Many Australians support and applaud his views, questioning why Australian Governments seem so keen to sell off prime Australian farming land. At the same time, governments tell us farming exports are central to a “bright Australian future.”

Similarly, many question why Governments continue to sell off Australian public infrastructure assets and with it all the revenues and cash flows that benefit the Australian taxpayer and consumer.

Once the asset is gone the likelihood is that it will be gone forever.

Surely, it is the height of Governmental folly to grab a quick buck today while ignoring the longer term. Farming acreage in Australian hands producing agricultural exports, creating Australian jobs, paying Australian taxes cannot be an undesirable outcome.

To those who question or oppose a “sell off the farm and the family silver” mentality the typical response is that Australia needs the foreign investment to grow. Those who do not agree with such vague motherhood spin are derided as protectionists.

Community benefits

Australia does need investment, it would be hard to find anyone who disagrees with such a premise, but – and it is a big but – only if that investment creates Australian jobs instead of exporting them and generally adds to the common wealth of the Australian citizenry in terms of local taxes paid and community benefits derived.

As the outgoing RBA Governor Glenn Stevens recently warned, not all foreign investment and asset selling is beneficial for Australia.

Clearly the benefit/valuation modelling for foreign investment needs to be reviewed.

Even so, at the very least we should explore further some of the arguments and rationale put forward to support carte blanche foreign investment in Australian assets.

  • The farming land requires investment to be developed and without this investment land would be an unproductive or a minimally productive asset.
  • Mining operations require bulk investment from offshore investors or the mine would remain undeveloped or no mines would be developed.
  • Selling off public assets (such as ports, water and electricity) provides the Government a large cash injection which can then be spent on other allegedly “modern” infrastructure or used to pay down Government debt.

As most foreign investors purchase fully operational farms and farming enterprises the very idea that foreign investment is somehow critical to creating productive farming land is sheer nonsense.

Cheap labour

Some consideration could be given to the investment required in upgrading ageing plant/equipment and other farming materiel such as gates and fences or a farmer trying to extricate himself from difficult to service debt by selling out.

However, the reality is quite another matter. Many foreign investors and particularly those with third world wage rates import most machinery and even steel and fabricated products from their home country.

In some cases rural farm workers are brought in from overseas as indentured cheap labour, and no local taxes are paid. The end result is that export values diminish and no Australian profits are retained.

Any exports the farm produces are either taken from the local supply chain thus driving up local prices or is an export that would have occurred anyway through Australian ownership.

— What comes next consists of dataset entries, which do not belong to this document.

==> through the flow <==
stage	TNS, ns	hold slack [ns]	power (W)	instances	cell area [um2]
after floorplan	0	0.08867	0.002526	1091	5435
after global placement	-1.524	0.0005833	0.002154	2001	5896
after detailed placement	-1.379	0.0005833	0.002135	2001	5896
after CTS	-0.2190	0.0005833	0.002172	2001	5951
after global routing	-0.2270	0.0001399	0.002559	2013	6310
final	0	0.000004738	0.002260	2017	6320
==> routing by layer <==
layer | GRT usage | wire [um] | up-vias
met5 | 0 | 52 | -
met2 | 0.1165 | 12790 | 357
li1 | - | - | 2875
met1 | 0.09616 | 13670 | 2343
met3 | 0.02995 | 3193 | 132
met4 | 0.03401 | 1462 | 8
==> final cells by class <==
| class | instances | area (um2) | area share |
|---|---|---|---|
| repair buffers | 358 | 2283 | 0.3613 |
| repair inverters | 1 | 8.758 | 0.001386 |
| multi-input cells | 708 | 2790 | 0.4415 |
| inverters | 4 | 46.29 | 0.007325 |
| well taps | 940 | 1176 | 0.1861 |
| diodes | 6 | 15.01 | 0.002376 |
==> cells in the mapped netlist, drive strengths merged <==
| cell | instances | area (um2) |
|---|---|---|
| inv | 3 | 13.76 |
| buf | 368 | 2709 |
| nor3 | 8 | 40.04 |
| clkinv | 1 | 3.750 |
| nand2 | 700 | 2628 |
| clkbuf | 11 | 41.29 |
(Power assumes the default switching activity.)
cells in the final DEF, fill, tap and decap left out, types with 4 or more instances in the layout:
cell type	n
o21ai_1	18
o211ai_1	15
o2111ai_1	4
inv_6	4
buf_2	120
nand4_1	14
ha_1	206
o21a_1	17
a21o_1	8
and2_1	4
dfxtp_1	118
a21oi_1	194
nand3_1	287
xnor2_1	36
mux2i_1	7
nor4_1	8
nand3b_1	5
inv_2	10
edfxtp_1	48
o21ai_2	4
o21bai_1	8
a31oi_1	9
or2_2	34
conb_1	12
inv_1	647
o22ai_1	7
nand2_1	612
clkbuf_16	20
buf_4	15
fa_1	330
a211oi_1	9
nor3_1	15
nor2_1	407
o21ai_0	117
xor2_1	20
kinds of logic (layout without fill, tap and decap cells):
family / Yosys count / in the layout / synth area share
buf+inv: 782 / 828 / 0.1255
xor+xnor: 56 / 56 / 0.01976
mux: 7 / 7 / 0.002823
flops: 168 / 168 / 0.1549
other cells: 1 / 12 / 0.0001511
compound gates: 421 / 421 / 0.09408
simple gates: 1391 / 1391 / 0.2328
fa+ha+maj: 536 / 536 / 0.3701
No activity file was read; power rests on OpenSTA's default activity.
`src/source/soc_periph_ao_pkg.sv`:
```
`default_nettype none

package soc_periph_ao_pkg;

  // ------------------------------
  // Bus and sequencer sizes
  // ------------------------------
  localparam int APB_ADDR_W = 12;
  localparam int APB_DATA_W = 32;
  localparam int APB_STRB_W = APB_DATA_W / 8;

  localparam int AUTO_RELEASE_CYCLES = 8;
  localparam int SEQ_CNT_W = $clog2(AUTO_RELEASE_CYCLES);

  // ------------------------------
  // Register map
  // ------------------------------
  localparam logic [APB_ADDR_W-1:0] ADDR_PART_CTRL   = 12'h000;
  localparam logic [APB_ADDR_W-1:0] ADDR_PART_STATUS = 12'h004;
  localparam logic [APB_ADDR_W-1:0] ADDR_REF_CLK_SEL = 12'h008;
  localparam logic [APB_ADDR_W-1:0] ADDR_IO_DRIVE    = 12'h00C;
  localparam logic [APB_ADDR_W-1:0] ADDR_IO_SCHMITT  = 12'h010;
  localparam logic [APB_ADDR_W-1:0] ADDR_IO_PULL     = 12'h014;
  localparam logic [APB_ADDR_W-1:0] ADDR_GPIO_PD_EN  = 12'h018;

  // Writable bits
  localparam logic [APB_DATA_W-1:0] MASK_PART_CTRL   = 32'h0000_001F;
  localparam logic [APB_DATA_W-1:0] MASK_REF_CLK_SEL = 32'h0000_0003;
  localparam logic [APB_DATA_W-1:0] MASK_IO_DRIVE    = 32'h0001_FFFF;
  localparam logic [APB_DATA_W-1:0] MASK_IO_SCHMITT  = 32'h0000_00FF;
  localparam logic [APB_DATA_W-1:0] MASK_IO_PULL     = 32'h0000_01FF;
  localparam logic [APB_DATA_W-1:0] MASK_GPIO_PD_EN  = 32'h0000_FFFF;

  localparam logic [APB_DATA_W-1:0] RST_REF_CLK_SEL = 32'h0000_0000;
  localparam logic [APB_DATA_W-1:0] RST_IO_DRIVE    = 32'h0000_0000;
  localparam logic [APB_DATA_W-1:0] RST_IO_SCHMITT  = 32'h0000_00FF;
  // Bootmode bit 0 pulled up out of reset
  localparam logic [APB_DATA_W-1:0] RST_IO_PULL     = 32'h0000_0040;
  localparam logic [APB_DATA_W-1:0] RST_GPIO_PD_EN  = 32'h0000_0000;

  // PART_CTRL bit positions
  localparam int CTRL_PERIPH_CLKEN = 0;
  localparam int CTRL_EMMC_CLKEN   = 1;
  localparam int CTRL_PERIPH_RST   = 2;
  localparam int CTRL_EMMC_RST     = 3;
  localparam int CTRL_FENCE_REQ    = 4;

  localparam logic [APB_DATA_W-1:0] PART_CTRL_CLKEN = 32'h0000_0003;
  localparam logic [APB_DATA_W-1:0] PART_CTRL_RUN   = 32'h0000_000F;

  // PART_STATUS bit positions
  localparam int STAT_IDLE_ACK = 0;
  localparam int STAT_IDLE_VAL = 1;
  localparam int STAT_SEQ_DONE = 2;

  // ------------------------------
  // Types
  // ------------------------------
  typedef enum logic [2:0] {
    REG_PART_CTRL,
    REG_PART_STATUS,
    REG_REF_CLK_SEL,
    REG_IO_DRIVE,
    REG_IO_SCHMITT,
    REG_IO_PULL,
    REG_GPIO_PD_EN,
    REG_NONE
  } reg_idx_e;

  typedef enum logic [1:0] {
    ST_HOLD,
    ST_CLKEN,
    ST_RUN
  } seq_state_e;

  typedef struct packed {
    logic [APB_ADDR_W-1:0] paddr;
    logic [APB_DATA_W-1:0] pwdata;
    logic                  pwrite;
    logic                  psel;
    logic                  penable;
    logic [APB_STRB_W-1:0] pstrb;
  } apb_req_t;

  typedef struct packed {
    logic                  pready;
    logic [APB_DATA_W-1:0] prdata;
    logic                  pslverr;
  } apb_rsp_t;

  typedef struct packed {
    reg_idx_e              idx;
    logic [APB_DATA_W-1:0] wdata;
    logic [APB_STRB_W-1:0] wstrb;
    logic                  en;
  } reg_wr_t;

  typedef struct packed {
    logic periph_clken;
    logic emmc_clken;
    logic periph_rst_n;
    logic emmc_rst_n;
    logic noc_idle_req;
    logic noc_clken;
    logic noc_rst_n;
  } part_out_t;

  typedef struct packed {
    logic [1:0]  ref_clk_sel_freq;
    logic [1:0]  jtag_drive;
    logic [1:0]  uart_drive;
    logic [1:0]  spi_drive;
    logic [1:0]  i2c_drive;
    logic [1:0]  gpio_drive;
    logic [1:0]  obs_drive;
    logic [1:0]  dft_drive;
    logic [2:0]  emmc_drive;
    logic        clk_schmitt;
    logic        rst_schmitt;
    logic        spi_schmitt;
    logic        uart_schmitt;
    logic        i2c_schmitt;
    logic        gpio_schmitt;
    logic        emmc_schmitt;
    logic        dft_schmitt;
    logic [3:0]  spi_sd_pd_en;
    logic        uart_cts_n_pd_en;
    logic        uart_rx_pd_en;
    logic [2:0]  bootmode_pull_en;
    logic [15:0] gpio_pd_en;
  } pad_cfg_t;

  // Byte-strobed write merge, bits outside the mask stay zero
  function automatic logic [APB_DATA_W-1:0] reg_merge(
    input logic [APB_DATA_W-1:0] old_val,
    input logic [APB_DATA_W-1:0] wdata,
    input logic [APB_STRB_W-1:0] wstrb,
    input logic [APB_DATA_W-1:0] mask
  );
    logic [APB_DATA_W-1:0] bit_en;
    for (int b = 0; b < APB_STRB_W; b++) begin
      bit_en[8*b +: 8] = {8{wstrb[b]}};
    end
    bit_en = bit_en & mask;
    return ((old_val & ~bit_en) | (wdata & bit_en)) & mask;
  endfunction

endpackage

`default_nettype wire

```
`src/source/apb_cfg_slave.sv`:
```
`default_nettype none

module apb_cfg_slave
  import soc_periph_ao_pkg::*;
(
  input  logic                  i_ref_clk,
  input  logic                  i_reset,

  input  apb_req_t              i_apb,
  output apb_rsp_t              o_apb,

  output reg_wr_t               o_wr,
  output reg_idx_e              o_idx,

  input  logic [APB_DATA_W-1:0] i_part_rdata,
  input  logic [APB_DATA_W-1:0] i_pad_rdata,
  input  logic                  i_idx_read_only
);

  logic                  setup_phase;
  logic                  access_phase;
  logic                  acc_err;
  logic                  err_q;
  logic [APB_DATA_W-1:0] rdata;
  reg_idx_e              idx;

  assign setup_phase  = i_apb.psel & ~i_apb.penable;
  assign access_phase = i_apb.psel & i_apb.penable;

  // ------------------------------
  // Address decode
  // ------------------------------
  always_comb begin
    case (i_apb.paddr)
      ADDR_PART_CTRL:   idx = REG_PART_CTRL;
      ADDR_PART_STATUS: idx = REG_PART_STATUS;
      ADDR_REF_CLK_SEL: idx = REG_REF_CLK_SEL;
      ADDR_IO_DRIVE:    idx = REG_IO_DRIVE;
      ADDR_IO_SCHMITT:  idx = REG_IO_SCHMITT;
      ADDR_IO_PULL:     idx = REG_IO_PULL;
      ADDR_GPIO_PD_EN:  idx = REG_GPIO_PD_EN;
      default:          idx = REG_NONE;
    endcase
  end

  assign o_idx = idx;

  // Unmapped or write to a read-only register
  assign acc_err = (idx == REG_NONE) | (i_apb.pwrite & i_idx_read_only);

  // Captured in setup, address is stable through the access phase
  always_ff @(posedge i_ref_clk) begin
    if (i_reset) begin
      err_q <= 1'b0;
    end else if (setup_phase) begin
      err_q <= acc_err;
    end
  end

  // ------------------------------
  // Write command
  // ------------------------------
  always_comb begin
    o_wr.idx   = idx;
    o_wr.wdata = i_apb.pwdata;
    o_wr.wstrb = i_apb.pstrb;
    o_wr.en    = access_phase & i_apb.pwrite & ~err_q;
  end

  // Read mux
  always_comb begin
    case (idx)
      REG_PART_CTRL,
      REG_PART_STATUS: rdata = i_part_rdata;
      REG_NONE:        rdata = '0;
      default:         rdata = i_pad_rdata;
    endcase
  end

  always_comb begin
    o_apb.pready  = access_phase;
    o_apb.prdata  = (access_phase & ~i_apb.pwrite) ? rdata : '0;
    o_apb.pslverr = access_phase & err_q;
  end

endmodule

`default_nettype wire

```
`src/source/partition_ctrl.sv`:
```
`default_nettype none

module partition_ctrl
  import soc_periph_ao_pkg::*;
(
  input  logic                  i_ref_clk,
  input  logic                  i_reset,

  input  reg_wr_t               i_wr,
  input  reg_idx_e              i_idx,
  output logic [APB_DATA_W-1:0] o_rdata,
  output logic                  o_read_only,

  input  logic                  i_noc_async_idle_ack,
  input  logic                  i_noc_async_idle_val,

  output part_out_t             o_part
);

  seq_state_e            state_q;
  logic [SEQ_CNT_W-1:0]  cnt_q;
  logic [APB_DATA_W-1:0] ctrl_q;
  logic [APB_DATA_W-1:0] status;
  logic                  seq_done;
  logic                  ctrl_wr;

  assign seq_done = (state_q == ST_RUN);

  // Software only owns PART_CTRL once released
  assign ctrl_wr = seq_done & i_wr.en & (i_wr.idx == REG_PART_CTRL);

  // ------------------------------
  // Release sequencer
  // ------------------------------
  always_ff @(posedge i_ref_clk) begin
    if (i_reset) begin
      state_q <= ST_HOLD;
      cnt_q   <= '0;
      ctrl_q  <= '0;
    end else begin
      case (state_q)
        ST_HOLD: begin
          cnt_q <= cnt_q + SEQ_CNT_W'(1);
          if (cnt_q == SEQ_CNT_W'(AUTO_RELEASE_CYCLES - 1)) begin
            state_q <= ST_CLKEN;
            ctrl_q  <= PART_CTRL_CLKEN;
          end
        end
        // Clocks run one cycle before resets lift
        ST_CLKEN: begin
          state_q <= ST_RUN;
          ctrl_q  <= PART_CTRL_RUN;
        end
        default: begin
          if (ctrl_wr) begin
            ctrl_q <= reg_merge(ctrl_q, i_wr.wdata, i_wr.wstrb, MASK_PART_CTRL);
          end
        end
      endcase
    end
  end

  // ------------------------------
  // Partition and fence outputs
  // ------------------------------
  always_comb begin
    o_part.periph_clken = ctrl_q[CTRL_PERIPH_CLKEN];
    o_part.emmc_clken   = ctrl_q[CTRL_EMMC_CLKEN];
    o_part.periph_rst_n = ctrl_q[CTRL_PERIPH_RST];
    o_part.emmc_rst_n   = ctrl_q[CTRL_EMMC_RST];
    o_part.noc_idle_req = ctrl_q[CTRL_FENCE_REQ];
    // NoC clock stops only behind an acknowledged fence
    o_part.noc_clken    = ctrl_q[CTRL_PERIPH_CLKEN]
                        | ~(ctrl_q[CTRL_FENCE_REQ] & i_noc_async_idle_ack);
    o_part.noc_rst_n    = ctrl_q[CTRL_PERIPH_RST];
  end

  always_comb begin
    status                = '0;
    status[STAT_IDLE_ACK] = i_noc_async_idle_ack;
    status[STAT_IDLE_VAL] = i_noc_async_idle_val;
    status[STAT_SEQ_DONE] = seq_done;
  end

  // Register read back
  always_comb begin
    case (i_idx)
      REG_PART_CTRL:   o_rdata = ctrl_q;
      REG_PART_STATUS: o_rdata = status;
      default:         o_rdata = '0;
    endcase
  end

  assign o_read_only = (i_idx == REG_PART_STATUS);

endmodule

`default_nettype wire

```
`src/source/pad_ctrl_regs.sv`:
```
`default_nettype none

module pad_ctrl_regs
  import soc_periph_ao_pkg::*;
(
  input  logic                  i_ref_clk,
  input  logic                  i_reset,

  input  reg_wr_t               i_wr,
  input  reg_idx_e              i_idx,
  output logic [APB_DATA_W-1:0] o_rdata,

  output pad_cfg_t              o_pad_cfg
);

  logic [APB_DATA_W-1:0] ref_clk_sel_q;
  logic [APB_DATA_W-1:0] io_drive_q;
  logic [APB_DATA_W-1:0] io_schmitt_q;
  logic [APB_DATA_W-1:0] io_pull_q;
  logic [APB_DATA_W-1:0] gpio_pd_en_q;

  // ------------------------------
  // Register file
  // ------------------------------
  always_ff @(posedge i_ref_clk) begin
    if (i_reset) begin
      ref_clk_sel_q <= RST_REF_CLK_SEL;
      io_drive_q    <= RST_IO_DRIVE;
      io_schmitt_q  <= RST_IO_SCHMITT;
      io_pull_q     <= RST_IO_PULL;
      gpio_pd_en_q  <= RST_GPIO_PD_EN;
    end else if (i_wr.en) begin
      case (i_wr.idx)
        REG_REF_CLK_SEL:
          ref_clk_sel_q <= reg_merge(ref_clk_sel_q, i_wr.wdata, i_wr.wstrb, MASK_REF_CLK_SEL);
        REG_IO_DRIVE:
          io_drive_q <= reg_merge(io_drive_q, i_wr.wdata, i_wr.wstrb, MASK_IO_DRIVE);
        REG_IO_SCHMITT:
          io_schmitt_q <= reg_merge(io_schmitt_q, i_wr.wdata, i_wr.wstrb, MASK_IO_SCHMITT);
        REG_IO_PULL:
          io_pull_q <= reg_merge(io_pull_q, i_wr.wdata, i_wr.wstrb, MASK_IO_PULL);
        REG_GPIO_PD_EN:
          gpio_pd_en_q <= reg_merge(gpio_pd_en_q, i_wr.wdata, i_wr.wstrb, MASK_GPIO_PD_EN);
        default: ;
      endcase
    end
  end

  always_comb begin
    case (i_idx)
      REG_REF_CLK_SEL: o_rdata = ref_clk_sel_q;
      REG_IO_DRIVE:    o_rdata = io_drive_q;
      REG_IO_SCHMITT:  o_rdata = io_schmitt_q;
      REG_IO_PULL:     o_rdata = io_pull_q;
      REG_GPIO_PD_EN:  o_rdata = gpio_pd_en_q;
      default:         o_rdata = '0;
    endcase
  end

  // ------------------------------
  // Pad field unpacking
  // ------------------------------
  always_comb begin
    o_pad_cfg.ref_clk_sel_freq = ref_clk_sel_q[1:0];

    o_pad_cfg.jtag_drive = io_drive_q[1:0];
    o_pad_cfg.uart_drive = io_drive_q[3:2];
    o_pad_cfg.spi_drive  = io_drive_q[5:4];
    o_pad_cfg.i2c_drive  = io_drive_q[7:6];
    o_pad_cfg.gpio_drive = io_drive_q[9:8];
    o_pad_cfg.obs_drive  = io_drive_q[11:10];
    o_pad_cfg.dft_drive  = io_drive_q[13:12];
    o_pad_cfg.emmc_drive = io_drive_q[16:14];

    o_pad_cfg.clk_schmitt  = io_schmitt_q[0];
    o_pad_cfg.rst_schmitt  = io_schmitt_q[1];
    o_pad_cfg.spi_schmitt  = io_schmitt_q[2];
    o_pad_cfg.uart_schmitt = io_schmitt_q[3];
    o_pad_cfg.i2c_schmitt  = io_schmitt_q[4];
    o_pad_cfg.gpio_schmitt = io_schmitt_q[5];
    o_pad_cfg.emmc_schmitt = io_schmitt_q[6];
    o_pad_cfg.dft_schmitt  = io_schmitt_q[7];

    // Bootmode 0 is a pull-up, the rest pull down
    o_pad_cfg.spi_sd_pd_en     = io_pull_q[3:0];
    o_pad_cfg.uart_cts_n_pd_en = io_pull_q[4];
    o_pad_cfg.uart_rx_pd_en    = io_pull_q[5];
    o_pad_cfg.bootmode_pull_en = io_pull_q[8:6];

    o_pad_cfg.gpio_pd_en = gpio_pd_en_q[15:0];
  end

endmodule

`default_nettype wire

```
`src/source/soc_periph_ao.sv`:
```
`default_nettype none

module soc_periph_ao
  import soc_periph_ao_pkg::*;
(
  input  logic      i_ref_clk,
  input  logic      i_reset,

  // Config APB
  input  apb_req_t  i_cfg_apb,
  output apb_rsp_t  o_cfg_apb,

  // NoC fence
  input  logic      i_noc_async_idle_ack,
  input  logic      i_noc_async_idle_val,

  output part_out_t o_part,
  output pad_cfg_t  o_pad_cfg
);

  reg_wr_t               cfg_wr;
  reg_idx_e              cfg_idx;
  logic [APB_DATA_W-1:0] part_rdata;
  logic [APB_DATA_W-1:0] pad_rdata;
  logic                  idx_read_only;

  apb_cfg_slave u_apb_cfg_slave (
    .i_ref_clk       (i_ref_clk),
    .i_reset         (i_reset),
    .i_apb           (i_cfg_apb),
    .o_apb           (o_cfg_apb),
    .o_wr            (cfg_wr),
    .o_idx           (cfg_idx),
    .i_part_rdata    (part_rdata),
    .i_pad_rdata     (pad_rdata),
    .i_idx_read_only (idx_read_only)
  );

  partition_ctrl u_partition_ctrl (
    .i_ref_clk            (i_ref_clk),
    .i_reset              (i_reset),
    .i_wr                 (cfg_wr),
    .i_idx                (cfg_idx),
    .o_rdata              (part_rdata),
    .o_read_only          (idx_read_only),
    .i_noc_async_idle_ack (i_noc_async_idle_ack),
    .i_noc_async_idle_val (i_noc_async_idle_val),
    .o_part               (o_part)
  );

  pad_ctrl_regs u_pad_ctrl_regs (
    .i_ref_clk (i_ref_clk),
    .i_reset   (i_reset),
    .i_wr      (cfg_wr),
    .i_idx     (cfg_idx),
    .o_rdata   (pad_rdata),
    .o_pad_cfg (o_pad_cfg)
  );

endmodule

`default_nettype wire

```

Bottom line the international investor has gained a cheap supply of food but one that is in effect subsidised by the Australian community. In the final wash-up Australia gains next to nothing.

Strategic national assets

Mr Katter’s Australian Party is keen to protect strategic national assets of economic significance like farmland and water from excessive foreign ownership.

His party’s stand has resonated with many Australians.

If an asset such as a port or an electricity generating network is sold off for a top dollar price to offshore interests the new owner(s) will squeeze out a profit by raising prices and hitting consumers.

Alternatively, if the asset is sold for a bargain basement price and for well below fair and/or intrinsic value, why sell it off at all?

Toll roads are a useful case in point. Governments take upfront cash payments for granting a monopoly to the builder/investor where mega profit outcomes and profits are virtually guaranteed – all paid for by the Australian consumer. 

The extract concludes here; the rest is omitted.